● WHAT YOU NEED TO DO:
Copy exactly the lines of the records below, and only those lines, beginning with the line that contains "ys_warn_count = 0" and ending with the line that contains "final.setup_skew_ns = 0.00364".

Saved data entries:
=== Begin Enclosure ===

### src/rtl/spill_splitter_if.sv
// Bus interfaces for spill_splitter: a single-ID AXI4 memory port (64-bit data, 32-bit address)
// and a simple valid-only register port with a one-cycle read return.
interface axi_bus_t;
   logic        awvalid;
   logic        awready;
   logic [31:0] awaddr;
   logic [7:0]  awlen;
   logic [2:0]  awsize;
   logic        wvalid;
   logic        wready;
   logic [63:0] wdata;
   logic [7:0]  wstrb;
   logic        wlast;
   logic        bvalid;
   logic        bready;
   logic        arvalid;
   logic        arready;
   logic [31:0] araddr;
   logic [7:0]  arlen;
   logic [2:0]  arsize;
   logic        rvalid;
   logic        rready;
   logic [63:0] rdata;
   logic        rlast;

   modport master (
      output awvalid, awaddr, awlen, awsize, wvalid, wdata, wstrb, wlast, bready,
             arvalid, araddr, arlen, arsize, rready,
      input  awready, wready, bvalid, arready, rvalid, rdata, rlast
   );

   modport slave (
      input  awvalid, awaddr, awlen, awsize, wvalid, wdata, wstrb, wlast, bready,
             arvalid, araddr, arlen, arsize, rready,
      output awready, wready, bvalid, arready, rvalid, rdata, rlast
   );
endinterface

=== End Enclosure ===
=== Begin Enclosure ===

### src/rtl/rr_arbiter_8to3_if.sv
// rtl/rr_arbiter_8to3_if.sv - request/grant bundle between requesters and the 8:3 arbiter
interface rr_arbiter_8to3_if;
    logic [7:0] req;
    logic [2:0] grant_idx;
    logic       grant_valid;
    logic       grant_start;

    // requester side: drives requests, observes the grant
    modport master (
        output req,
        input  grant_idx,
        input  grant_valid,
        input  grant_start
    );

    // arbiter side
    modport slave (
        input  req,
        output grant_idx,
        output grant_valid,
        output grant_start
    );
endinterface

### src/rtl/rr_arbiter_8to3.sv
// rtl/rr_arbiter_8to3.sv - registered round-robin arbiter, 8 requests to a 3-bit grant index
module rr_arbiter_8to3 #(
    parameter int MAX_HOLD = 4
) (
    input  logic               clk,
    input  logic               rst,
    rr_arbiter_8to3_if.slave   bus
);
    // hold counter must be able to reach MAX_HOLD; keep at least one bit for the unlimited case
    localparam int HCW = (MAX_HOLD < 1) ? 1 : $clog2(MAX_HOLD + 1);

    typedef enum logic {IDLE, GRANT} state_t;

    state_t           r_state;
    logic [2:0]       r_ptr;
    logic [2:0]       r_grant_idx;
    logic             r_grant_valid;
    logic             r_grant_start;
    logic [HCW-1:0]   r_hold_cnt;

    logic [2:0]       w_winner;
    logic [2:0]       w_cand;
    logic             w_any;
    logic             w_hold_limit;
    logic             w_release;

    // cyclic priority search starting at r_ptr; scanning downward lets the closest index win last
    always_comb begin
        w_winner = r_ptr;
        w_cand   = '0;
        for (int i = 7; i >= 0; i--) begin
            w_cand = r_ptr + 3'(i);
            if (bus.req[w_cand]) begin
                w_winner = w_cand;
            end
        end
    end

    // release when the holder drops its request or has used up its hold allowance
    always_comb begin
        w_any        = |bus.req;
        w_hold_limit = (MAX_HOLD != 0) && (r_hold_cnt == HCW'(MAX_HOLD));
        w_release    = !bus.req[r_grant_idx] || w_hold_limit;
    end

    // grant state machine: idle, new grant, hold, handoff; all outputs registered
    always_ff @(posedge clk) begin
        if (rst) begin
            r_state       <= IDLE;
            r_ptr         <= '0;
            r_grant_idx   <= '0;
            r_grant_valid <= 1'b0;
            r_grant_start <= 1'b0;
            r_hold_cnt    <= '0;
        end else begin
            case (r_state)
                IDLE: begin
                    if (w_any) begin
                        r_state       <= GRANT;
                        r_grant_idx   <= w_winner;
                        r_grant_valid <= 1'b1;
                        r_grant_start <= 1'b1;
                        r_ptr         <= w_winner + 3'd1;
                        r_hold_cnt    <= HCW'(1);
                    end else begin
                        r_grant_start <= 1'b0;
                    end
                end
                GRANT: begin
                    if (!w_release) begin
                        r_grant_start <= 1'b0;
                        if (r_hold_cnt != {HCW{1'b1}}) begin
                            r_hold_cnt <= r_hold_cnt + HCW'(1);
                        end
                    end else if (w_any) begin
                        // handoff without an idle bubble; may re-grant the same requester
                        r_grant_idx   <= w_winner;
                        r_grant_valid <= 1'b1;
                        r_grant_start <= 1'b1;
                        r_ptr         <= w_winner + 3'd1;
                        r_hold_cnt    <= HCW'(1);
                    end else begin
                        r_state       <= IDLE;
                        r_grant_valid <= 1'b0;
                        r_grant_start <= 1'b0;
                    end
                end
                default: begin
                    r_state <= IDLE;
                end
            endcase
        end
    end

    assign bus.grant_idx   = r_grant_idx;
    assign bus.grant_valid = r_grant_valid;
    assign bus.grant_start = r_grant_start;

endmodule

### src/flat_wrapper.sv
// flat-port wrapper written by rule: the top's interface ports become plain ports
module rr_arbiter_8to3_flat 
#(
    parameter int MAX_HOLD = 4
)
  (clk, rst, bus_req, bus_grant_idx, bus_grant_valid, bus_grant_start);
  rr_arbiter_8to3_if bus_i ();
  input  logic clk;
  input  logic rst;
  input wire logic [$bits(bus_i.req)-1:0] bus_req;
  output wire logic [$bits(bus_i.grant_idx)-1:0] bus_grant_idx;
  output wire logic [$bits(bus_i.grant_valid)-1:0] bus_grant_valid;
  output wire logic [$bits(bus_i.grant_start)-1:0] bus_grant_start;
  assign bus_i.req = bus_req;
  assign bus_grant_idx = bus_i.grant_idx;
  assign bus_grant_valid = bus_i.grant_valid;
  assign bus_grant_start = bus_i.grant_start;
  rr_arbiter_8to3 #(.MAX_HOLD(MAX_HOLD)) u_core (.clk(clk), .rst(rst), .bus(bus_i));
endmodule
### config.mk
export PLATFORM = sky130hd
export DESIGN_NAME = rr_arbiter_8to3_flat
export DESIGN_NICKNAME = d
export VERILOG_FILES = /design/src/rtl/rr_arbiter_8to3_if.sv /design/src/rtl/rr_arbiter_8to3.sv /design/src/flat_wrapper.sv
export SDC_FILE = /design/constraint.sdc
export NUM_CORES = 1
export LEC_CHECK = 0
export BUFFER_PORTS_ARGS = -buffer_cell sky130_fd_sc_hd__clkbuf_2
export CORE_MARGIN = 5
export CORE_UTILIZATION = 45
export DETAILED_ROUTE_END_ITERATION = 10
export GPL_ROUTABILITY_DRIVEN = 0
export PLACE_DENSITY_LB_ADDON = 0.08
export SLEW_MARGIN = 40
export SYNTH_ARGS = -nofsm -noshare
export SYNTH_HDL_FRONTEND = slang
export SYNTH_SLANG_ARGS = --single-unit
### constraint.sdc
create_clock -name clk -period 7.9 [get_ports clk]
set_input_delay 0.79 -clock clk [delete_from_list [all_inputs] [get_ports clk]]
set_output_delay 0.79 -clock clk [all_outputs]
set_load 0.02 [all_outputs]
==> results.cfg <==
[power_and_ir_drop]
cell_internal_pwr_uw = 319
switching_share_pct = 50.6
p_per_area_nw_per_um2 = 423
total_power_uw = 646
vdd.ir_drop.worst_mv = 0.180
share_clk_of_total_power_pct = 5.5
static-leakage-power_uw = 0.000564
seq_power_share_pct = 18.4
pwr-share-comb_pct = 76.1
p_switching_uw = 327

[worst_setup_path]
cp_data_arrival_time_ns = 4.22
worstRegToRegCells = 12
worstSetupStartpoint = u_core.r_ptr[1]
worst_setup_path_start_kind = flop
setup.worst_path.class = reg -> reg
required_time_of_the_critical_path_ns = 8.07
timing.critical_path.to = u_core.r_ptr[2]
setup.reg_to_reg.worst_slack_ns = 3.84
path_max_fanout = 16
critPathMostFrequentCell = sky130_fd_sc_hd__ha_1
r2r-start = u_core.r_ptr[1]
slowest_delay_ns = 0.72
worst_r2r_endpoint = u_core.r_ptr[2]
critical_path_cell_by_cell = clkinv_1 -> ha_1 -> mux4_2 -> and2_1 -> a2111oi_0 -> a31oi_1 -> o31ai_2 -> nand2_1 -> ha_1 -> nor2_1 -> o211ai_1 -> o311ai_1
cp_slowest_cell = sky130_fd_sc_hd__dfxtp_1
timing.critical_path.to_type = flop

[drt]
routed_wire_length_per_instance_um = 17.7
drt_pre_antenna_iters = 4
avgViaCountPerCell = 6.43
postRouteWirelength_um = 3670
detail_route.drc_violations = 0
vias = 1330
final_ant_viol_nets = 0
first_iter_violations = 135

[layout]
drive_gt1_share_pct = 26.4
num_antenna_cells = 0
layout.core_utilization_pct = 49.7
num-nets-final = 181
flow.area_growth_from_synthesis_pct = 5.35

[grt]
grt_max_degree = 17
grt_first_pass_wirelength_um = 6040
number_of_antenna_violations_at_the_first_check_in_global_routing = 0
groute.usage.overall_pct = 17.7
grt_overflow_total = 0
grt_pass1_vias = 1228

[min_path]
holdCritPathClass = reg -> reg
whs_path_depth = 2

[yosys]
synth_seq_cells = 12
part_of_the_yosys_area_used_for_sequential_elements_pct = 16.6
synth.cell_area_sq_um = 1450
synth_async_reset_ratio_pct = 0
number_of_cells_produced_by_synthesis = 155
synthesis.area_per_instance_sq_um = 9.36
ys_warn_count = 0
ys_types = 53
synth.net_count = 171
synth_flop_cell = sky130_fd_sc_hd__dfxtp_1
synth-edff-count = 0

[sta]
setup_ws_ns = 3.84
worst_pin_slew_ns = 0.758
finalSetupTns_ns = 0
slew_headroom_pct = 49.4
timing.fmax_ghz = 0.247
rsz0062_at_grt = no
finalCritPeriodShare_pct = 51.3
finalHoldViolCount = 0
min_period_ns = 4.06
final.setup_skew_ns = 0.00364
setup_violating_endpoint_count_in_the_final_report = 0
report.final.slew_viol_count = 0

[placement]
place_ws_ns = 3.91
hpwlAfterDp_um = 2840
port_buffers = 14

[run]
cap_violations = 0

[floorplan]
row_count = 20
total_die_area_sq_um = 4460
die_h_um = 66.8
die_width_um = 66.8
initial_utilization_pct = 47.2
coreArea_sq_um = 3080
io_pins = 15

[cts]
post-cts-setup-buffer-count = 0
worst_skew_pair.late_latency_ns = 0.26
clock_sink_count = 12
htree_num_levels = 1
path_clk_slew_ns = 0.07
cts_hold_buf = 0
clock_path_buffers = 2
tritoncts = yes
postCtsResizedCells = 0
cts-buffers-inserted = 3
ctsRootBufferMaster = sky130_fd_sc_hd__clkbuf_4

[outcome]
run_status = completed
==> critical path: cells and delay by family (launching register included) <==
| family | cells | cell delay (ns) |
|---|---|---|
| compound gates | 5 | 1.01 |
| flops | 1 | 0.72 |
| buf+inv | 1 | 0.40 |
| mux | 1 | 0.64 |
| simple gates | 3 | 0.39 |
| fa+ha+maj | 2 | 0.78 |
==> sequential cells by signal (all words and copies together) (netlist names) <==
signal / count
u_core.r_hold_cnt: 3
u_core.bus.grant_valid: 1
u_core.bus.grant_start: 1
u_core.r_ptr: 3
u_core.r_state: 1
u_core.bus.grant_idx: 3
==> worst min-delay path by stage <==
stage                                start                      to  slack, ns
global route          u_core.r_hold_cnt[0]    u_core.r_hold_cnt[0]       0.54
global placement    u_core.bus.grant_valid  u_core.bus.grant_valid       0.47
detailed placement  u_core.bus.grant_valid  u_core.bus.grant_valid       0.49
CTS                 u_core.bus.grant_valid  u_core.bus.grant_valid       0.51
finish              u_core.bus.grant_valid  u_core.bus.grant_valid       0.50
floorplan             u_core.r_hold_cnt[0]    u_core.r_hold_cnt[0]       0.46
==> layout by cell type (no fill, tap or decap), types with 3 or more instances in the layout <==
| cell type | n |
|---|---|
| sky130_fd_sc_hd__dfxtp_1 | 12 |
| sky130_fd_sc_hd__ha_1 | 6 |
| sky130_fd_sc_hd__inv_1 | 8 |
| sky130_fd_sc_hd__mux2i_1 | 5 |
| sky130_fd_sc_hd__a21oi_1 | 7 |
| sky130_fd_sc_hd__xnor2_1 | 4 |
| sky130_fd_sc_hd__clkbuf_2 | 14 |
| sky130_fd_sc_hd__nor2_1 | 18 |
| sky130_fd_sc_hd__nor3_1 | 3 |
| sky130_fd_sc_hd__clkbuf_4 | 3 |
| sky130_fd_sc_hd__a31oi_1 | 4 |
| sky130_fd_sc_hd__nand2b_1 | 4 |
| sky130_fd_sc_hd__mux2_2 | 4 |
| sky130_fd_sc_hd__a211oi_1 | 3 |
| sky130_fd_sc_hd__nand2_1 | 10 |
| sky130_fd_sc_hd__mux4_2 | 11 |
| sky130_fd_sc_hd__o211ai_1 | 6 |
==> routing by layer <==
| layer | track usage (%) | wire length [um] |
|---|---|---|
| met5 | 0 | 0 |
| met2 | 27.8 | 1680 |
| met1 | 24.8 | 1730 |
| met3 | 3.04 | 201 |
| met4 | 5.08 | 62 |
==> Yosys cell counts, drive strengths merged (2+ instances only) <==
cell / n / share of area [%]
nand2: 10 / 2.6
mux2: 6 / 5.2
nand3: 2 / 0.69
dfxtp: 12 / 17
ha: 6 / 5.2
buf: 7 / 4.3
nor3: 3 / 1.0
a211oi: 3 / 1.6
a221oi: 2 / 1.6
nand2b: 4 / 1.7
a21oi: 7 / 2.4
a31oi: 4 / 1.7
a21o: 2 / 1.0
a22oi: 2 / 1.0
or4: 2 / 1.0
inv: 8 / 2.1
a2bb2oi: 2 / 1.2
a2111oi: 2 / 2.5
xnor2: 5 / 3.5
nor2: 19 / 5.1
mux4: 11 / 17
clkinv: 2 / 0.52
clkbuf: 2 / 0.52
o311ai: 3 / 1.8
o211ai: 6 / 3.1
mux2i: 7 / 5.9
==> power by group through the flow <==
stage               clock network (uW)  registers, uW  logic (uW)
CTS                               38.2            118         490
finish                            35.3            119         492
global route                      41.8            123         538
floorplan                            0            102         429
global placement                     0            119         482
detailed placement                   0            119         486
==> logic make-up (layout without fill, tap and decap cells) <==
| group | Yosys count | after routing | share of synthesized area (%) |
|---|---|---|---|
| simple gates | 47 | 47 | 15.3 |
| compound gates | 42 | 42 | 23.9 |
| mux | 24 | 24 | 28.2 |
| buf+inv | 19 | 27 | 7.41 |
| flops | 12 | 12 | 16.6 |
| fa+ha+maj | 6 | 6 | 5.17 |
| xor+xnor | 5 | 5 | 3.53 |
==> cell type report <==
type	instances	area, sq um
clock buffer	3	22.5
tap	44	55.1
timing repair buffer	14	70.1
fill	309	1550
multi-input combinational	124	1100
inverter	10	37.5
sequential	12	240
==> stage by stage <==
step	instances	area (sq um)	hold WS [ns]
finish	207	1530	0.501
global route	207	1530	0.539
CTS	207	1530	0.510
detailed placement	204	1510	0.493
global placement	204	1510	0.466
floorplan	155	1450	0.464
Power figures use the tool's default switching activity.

=== End Enclosure ===
=== Begin Enclosure ===

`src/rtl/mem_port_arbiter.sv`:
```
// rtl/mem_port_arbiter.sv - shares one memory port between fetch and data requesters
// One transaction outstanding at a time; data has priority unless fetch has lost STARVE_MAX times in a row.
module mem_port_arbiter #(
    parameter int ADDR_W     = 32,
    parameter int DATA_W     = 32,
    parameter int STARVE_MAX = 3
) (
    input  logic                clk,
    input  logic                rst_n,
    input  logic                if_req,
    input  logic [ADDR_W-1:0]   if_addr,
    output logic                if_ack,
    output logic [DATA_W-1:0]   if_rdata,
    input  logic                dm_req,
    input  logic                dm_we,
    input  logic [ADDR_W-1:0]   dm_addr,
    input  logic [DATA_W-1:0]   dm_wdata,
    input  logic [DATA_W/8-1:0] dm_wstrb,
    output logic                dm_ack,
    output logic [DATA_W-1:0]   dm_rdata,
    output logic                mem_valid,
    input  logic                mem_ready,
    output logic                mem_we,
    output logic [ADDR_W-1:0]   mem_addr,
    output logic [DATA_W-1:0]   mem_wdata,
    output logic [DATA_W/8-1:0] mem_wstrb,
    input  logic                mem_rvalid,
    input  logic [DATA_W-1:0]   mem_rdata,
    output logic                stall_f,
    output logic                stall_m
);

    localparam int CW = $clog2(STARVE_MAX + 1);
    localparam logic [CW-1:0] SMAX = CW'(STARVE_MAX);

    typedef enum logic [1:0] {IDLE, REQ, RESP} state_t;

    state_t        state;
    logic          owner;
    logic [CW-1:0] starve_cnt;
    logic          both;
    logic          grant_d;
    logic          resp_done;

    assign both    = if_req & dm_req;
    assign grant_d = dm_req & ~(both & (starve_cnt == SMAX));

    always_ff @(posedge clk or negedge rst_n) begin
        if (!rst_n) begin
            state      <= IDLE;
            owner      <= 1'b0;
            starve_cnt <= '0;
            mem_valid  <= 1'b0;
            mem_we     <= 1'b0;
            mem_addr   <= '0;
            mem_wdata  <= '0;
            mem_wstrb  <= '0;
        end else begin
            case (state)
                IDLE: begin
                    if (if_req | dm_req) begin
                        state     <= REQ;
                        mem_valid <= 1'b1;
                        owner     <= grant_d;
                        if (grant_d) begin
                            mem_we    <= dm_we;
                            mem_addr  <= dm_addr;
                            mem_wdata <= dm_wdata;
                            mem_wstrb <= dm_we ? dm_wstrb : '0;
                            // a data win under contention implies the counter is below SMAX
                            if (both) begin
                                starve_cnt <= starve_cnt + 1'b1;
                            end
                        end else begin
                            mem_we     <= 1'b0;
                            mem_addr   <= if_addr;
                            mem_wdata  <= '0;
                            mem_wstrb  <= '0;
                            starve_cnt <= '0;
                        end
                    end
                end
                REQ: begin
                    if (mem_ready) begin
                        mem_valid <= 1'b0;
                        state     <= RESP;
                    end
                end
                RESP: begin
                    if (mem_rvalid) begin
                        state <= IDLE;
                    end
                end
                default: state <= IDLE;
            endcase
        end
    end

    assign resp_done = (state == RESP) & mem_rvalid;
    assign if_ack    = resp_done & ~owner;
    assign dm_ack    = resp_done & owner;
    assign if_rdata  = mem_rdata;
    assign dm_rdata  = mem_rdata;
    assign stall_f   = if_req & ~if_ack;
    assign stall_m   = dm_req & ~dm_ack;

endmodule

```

=== End Enclosure ===

● ANSWER AREA:
ys_warn_count = 0
ys_types = 53
synth.net_count = 171
synth_flop_cell = sky130_fd_sc_hd__dfxtp_1
synth-edff-count = 0

[sta]
setup_ws_ns = 3.84
worst_pin_slew_ns = 0.758
finalSetupTns_ns = 0
slew_headroom_pct = 49.4
timing.fmax_ghz = 0.247
rsz0062_at_grt = no
finalCritPeriodShare_pct = 51.3
finalHoldViolCount = 0
min_period_ns = 4.06
final.setup_skew_ns = 0.00364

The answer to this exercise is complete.